耽溺愛2-クールな准教授と暮らしていますー
[1]


パチパチと、ストーブの中で薪がはぜる音がする。

いつの間にか火を入れられたストーブの中は火がゆらゆらとうごめき、それが部屋全体を温かく包み込む。
さっき美寧が一人で膝を抱えていたソファーは、今は四人の人間で埋まっていた。

壁際のコーナーソファーには怜と美寧。
美寧は薄着のまま庭に長い間いたことを歌寿子に叱られ、薪ストーブに一番近いところに座らされた。

ローテーブルを挟んで、二つ並んだ一人掛けソファーの手前に兄聡臣(あきおみ)。そして、美寧から一番離れたところに父総一郎(そういちろう)が座っている。

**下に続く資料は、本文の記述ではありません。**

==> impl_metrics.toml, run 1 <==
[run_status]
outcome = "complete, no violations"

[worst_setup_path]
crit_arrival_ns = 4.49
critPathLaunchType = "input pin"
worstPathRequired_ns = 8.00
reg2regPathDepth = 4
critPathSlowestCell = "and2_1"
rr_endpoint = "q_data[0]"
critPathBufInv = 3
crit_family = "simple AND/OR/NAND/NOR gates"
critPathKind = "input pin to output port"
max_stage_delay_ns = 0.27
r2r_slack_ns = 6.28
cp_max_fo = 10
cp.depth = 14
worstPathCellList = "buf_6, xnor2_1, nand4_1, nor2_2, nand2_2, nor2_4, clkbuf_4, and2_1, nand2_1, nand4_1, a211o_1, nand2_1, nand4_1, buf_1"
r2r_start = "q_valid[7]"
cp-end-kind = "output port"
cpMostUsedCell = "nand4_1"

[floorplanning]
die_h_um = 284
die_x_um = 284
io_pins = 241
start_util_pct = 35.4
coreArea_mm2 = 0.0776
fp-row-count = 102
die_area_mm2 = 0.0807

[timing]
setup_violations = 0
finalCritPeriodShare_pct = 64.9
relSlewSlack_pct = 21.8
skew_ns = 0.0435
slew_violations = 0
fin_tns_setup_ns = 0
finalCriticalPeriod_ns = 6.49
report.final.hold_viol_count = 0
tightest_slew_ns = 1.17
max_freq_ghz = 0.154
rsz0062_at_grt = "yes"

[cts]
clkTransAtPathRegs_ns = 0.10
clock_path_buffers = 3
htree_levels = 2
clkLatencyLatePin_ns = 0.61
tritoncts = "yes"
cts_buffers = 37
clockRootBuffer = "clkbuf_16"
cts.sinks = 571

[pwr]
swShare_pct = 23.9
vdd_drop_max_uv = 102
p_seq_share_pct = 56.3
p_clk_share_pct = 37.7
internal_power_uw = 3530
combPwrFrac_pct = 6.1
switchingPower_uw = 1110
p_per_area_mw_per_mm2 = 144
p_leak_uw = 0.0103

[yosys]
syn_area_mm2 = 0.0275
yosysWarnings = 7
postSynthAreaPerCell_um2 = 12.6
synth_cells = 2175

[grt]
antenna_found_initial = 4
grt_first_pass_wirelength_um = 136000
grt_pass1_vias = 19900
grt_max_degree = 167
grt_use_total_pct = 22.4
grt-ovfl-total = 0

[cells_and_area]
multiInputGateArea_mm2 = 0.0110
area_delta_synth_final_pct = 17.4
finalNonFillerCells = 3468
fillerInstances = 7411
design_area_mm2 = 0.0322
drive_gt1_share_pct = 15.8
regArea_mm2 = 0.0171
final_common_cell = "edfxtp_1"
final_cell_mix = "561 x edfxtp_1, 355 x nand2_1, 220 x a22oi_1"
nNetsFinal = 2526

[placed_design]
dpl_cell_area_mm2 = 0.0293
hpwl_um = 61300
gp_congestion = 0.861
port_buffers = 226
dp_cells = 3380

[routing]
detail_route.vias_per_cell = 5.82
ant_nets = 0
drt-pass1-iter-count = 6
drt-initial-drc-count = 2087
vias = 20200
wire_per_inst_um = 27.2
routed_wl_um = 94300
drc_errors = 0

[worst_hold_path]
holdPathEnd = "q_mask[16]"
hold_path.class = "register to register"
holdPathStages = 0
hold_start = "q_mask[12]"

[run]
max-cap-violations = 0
This is an optimization exercise on Yosys and OpenROAD, whose aim is small area, a short achievable clock period and few clock cycles, not a production implementation. In this exercise RTL edits were held to simulation tests only and were not proved equivalent to the original. No activity file was given, so power comes from the tool's default toggle rates.

// grid_maze_dfs_path_finder
module grid_maze_dfs_path_finder (
	input  logic       clk,
	input  logic       arst_n,
	input  logic       item_valid,
	output logic       item_stall,
	input  logic       cmd,
	input  logic [2:0] cell_row,
	input  logic [2:0] cell_col,
	input  logic       blocked,
	output logic       result_valid,
	input  logic       result_stall,
	output logic       found,
	output logic [2:0] path_row,
	output logic [2:0] path_col,
	output logic       last
);
Size: roughly 730 flip-flops, roughly 0.033 mm² of cells after synthesis.
Settings: LEC_CHECK=0, CAP_MARGIN=20, CORE_MARGIN=2, CORE_UTILIZATION=40, SETUP_SLACK_MARGIN=4, SLEW_MARGIN=20; clock period 7.0 ns.
run.sh (not shown) runs the stock make flow with config.mk's settings and CLKGATE_MAP_FILE= SYNTH_SCRIPT=/design/flow/synth_recipe.tcl, a recipe that flattens the netlist after the stock synthesis.
The starting point finished with timing, DRC and antenna clean.
Testbench counts at the start, summed over its fixed seeds: cycles 18,071.
Context: an optimization exercise on an open-source flow, tuned for small area. The choices shown serve that exercise and are no tape-out recipe.
Only simulation tests tie the RTL to the original design; equivalence was not proved.
No activity file was given, so power comes from the tool's default toggle rates.

== quartz ==
Design operand_issue, start of the top module:
module operand_issue (
    input  logic          clk,
    input  logic          rst,
    input  logic          issue_valid,
    output logic          issue_ready,
    input  logic [AW-1:0] rs_addr,
    input  logic [AW-1:0] rt_addr,
    input  logic [AW-1:0] rd_addr,
    input  logic [15:0]   imm,
    input  logic          use_imm,
    input  logic          sign_ext,
    input  logic [2:0]    alu_op,
    output logic [W-1:0]  in1,
    output logic [W-1:0]  in2,
    output logic [2:0]    alu_control,
    output logic [AW-1:0] ex_rd,
    output logic          ex_valid,
    input  logic          ex_ready,
    input  logic          wb_en,
    input  logic [AW-1:0] wb_addr,
    input  logic [W-1:0]  wb_data,
    input  logic          flags_en,
    input  logic          zflag_in,
    input  logic          carryflag_in,
    input  logic          overflowflag_in,
    input  logic          signflag_in,
    output logic [3:0]    flags
);
Settings: LEC_CHECK=0, CAP_MARGIN=20, CORE_MARGIN=2, CORE_UTILIZATION=50, CTS_BUF_LIST=sky130_fd_sc_hd__clkbuf_16, CTS_CLUSTER_DIAMETER=100, CTS_CLUSTER_SIZE=20, SLEW_MARGIN=20, SYNTH_HIERARCHICAL=1; clock period 5.0 ns.
run.sh (not shown) runs the stock make flow with config.mk's settings and CLKGATE_MAP_FILE= SYNTH_SCRIPT=/design/flow/synth_recipe.tcl, a recipe that flattens the netlist after the stock synthesis.
quartz finished every stage and its layout cleared the timing, DRC and antenna checks.
What follows belongs to an exercise in optimizing a design on an open flow for small area; a production flow would make more cautious choices. At most, simulation tests tie the RTL to the original design; equivalence was not proved. Power figures rest on the tool's default switching activity, not on a simulated workload.

## matrix_show_top
module matrix_show_top (
    input  logic       clk,
    input  logic       rst_n,
    input  logic       btn,
    input  logic       uart_rx,
    input  logic [4:0] mode_sw,
    output logic       uart_tx
);
Size: about 10 I/O pins, roughly 7300 µm² of cells after synthesis.
==> flow/config.mk <==
export PLATFORM = sky130hd
export DESIGN_NAME = matrix_show_top
export DESIGN_NICKNAME = matrix_show_top
export VERILOG_FILES = /design/flow/design.v
export SDC_FILE = /design/flow/constraint.sdc
export NUM_CORES = 4
export LEC_CHECK = 0
export CAP_MARGIN = 20
export CORE_MARGIN = 2
export CORE_UTILIZATION = 75
export PLACE_DENSITY = 0.85
export SLEW_MARGIN = 20
==> flow/constraint.sdc <==
create_clock -name core_clock -period 10.0 [get_ports {clk}]
set_input_delay 2.0000 -clock core_clock [delete_from_list [all_inputs] [get_ports {clk}]]
set_output_delay 2.0000 -clock core_clock [all_outputs]
set_load 0.01 [all_outputs]
standard.sh (not shown) runs the stock make flow with config.mk's settings and CLKGATE_MAP_FILE= SYNTH_SCRIPT=/design/flow/synth_recipe.tcl, a recipe that flattens the netlist after the stock synthesis.
==> flow/flow/run.sh <==
#!/bin/bash
# Layout flow: the standard flow (standard.sh) in two parts.
#  1. Synthesis as standard, except that ABC maps the logic with an area
#     script (flow/abc_area.script) and adders are left to ABC instead of
#     being mapped to ha/fa cells. Registers are mapped before ABC runs, so
#     they come out as in the standard synthesis.
#  2. The rest of the standard flow, with CTS dummy loads off, smaller
#     clock buffers and the smallest buffer on the ports.
# Each step's full output goes to a log file of its own in this folder.
set -euo pipefail
here=$(pwd)
rm -rf "$here/scripts_abc"
cp -r "$FLOW_HOME/scripts" "$here/scripts_abc"
cp "$here/flow/abc_area.script" "$here/scripts_abc/abc_area.script"

bash standard.sh synth \
  "SCRIPTS_DIR=$here/scripts_abc" "ABC_AREA=1" "ADDER_MAP_FILE=" > synth.log 2>&1

bash standard.sh finish \
  "CTS_ARGS=-sink_clustering_enable -repair_clock_nets -dont_use_dummy_load -buf_list sky130_fd_sc_hd__clkbuf_4 -sink_clustering_size 10 -sink_clustering_max_diameter 40" \
  "BUFFER_PORTS_ARGS=-buffer_cell sky130_fd_sc_hd__buf_1" > finish.log 2>&1
==> flow/flow/abc_area.script <==
strash
ifraig
dc2
strash
dch -f
amap -m -F 4 -A 10
topo
==> next run, changes <==
--- a/flow/flow/run.sh
+++ b/flow/flow/run.sh
@@ -20 +20 @@
-  "CTS_ARGS=-sink_clustering_enable -repair_clock_nets -dont_use_dummy_load -buf_list sky130_fd_sc_hd__clkbuf_4 -sink_clustering_size 10 -sink_clustering_max_diameter 40" \
+  "CTS_ARGS=-sink_clustering_enable -repair_clock_nets -dont_use_dummy_load -buf_list sky130_fd_sc_hd__clkbuf_4 -sink_clustering_size 8 -sink_clustering_max_diameter 35" \
==> flow/flow/abc_area.script (replaced) <==
strash
ifraig
dc2
resub -K 8
rewrite -z
dc2
strash
dch -f
amap -m -F 4 -A 10
topo
Effect: Critical path depth is higher by 4; final area rises by 0.38%; global-route usage fell by 0.62 points; setup slack degrades by 340 ps; core utilization increases by 0.70 points; power came out higher by 12%; synthesized area is lower by about 0.66%; die area goes down by 0.62%; clock skew decreases by 4.9 ps; wire length is lower by 2.8%; non-clock buffer count climbs by 1.
Function was not checked in any run of this note: the RTL went through the layout flow alone.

庭にいた美寧と怜の前に、聡臣と共に現れたのは父だった。

思いも寄らぬ父との再会。美寧は驚きのあまり、涙が一瞬でピタリと止んだ。永遠に止まらないかも、と思っていたのが嘘のように。

聡臣に話をするため家に中に入るよう促され、美寧は家の中に戻ったのだった。


四人という人間が集まっているのにも関わらず、誰一人口を開かない。
ストーブの薪がはぜる音以外ほとんど物音のしない静かな居間で、美寧は時々こっそりと父を盗み見ていた。

ほっそりとシャープな輪郭に、兄とよく似た二重の垂れ目。兄の垂れ目は父親譲りなのだろう。真横に伸びる眉の間と目尻の横には、深い皺が刻まれている。
ところどころ銀色がまじる黒髪は、まるで彼の性格を表すかのように、しっかりと固く後ろに流されている。

半年ぶりに見る父の姿は、最後に見た時よりも心なしか小さく見えた。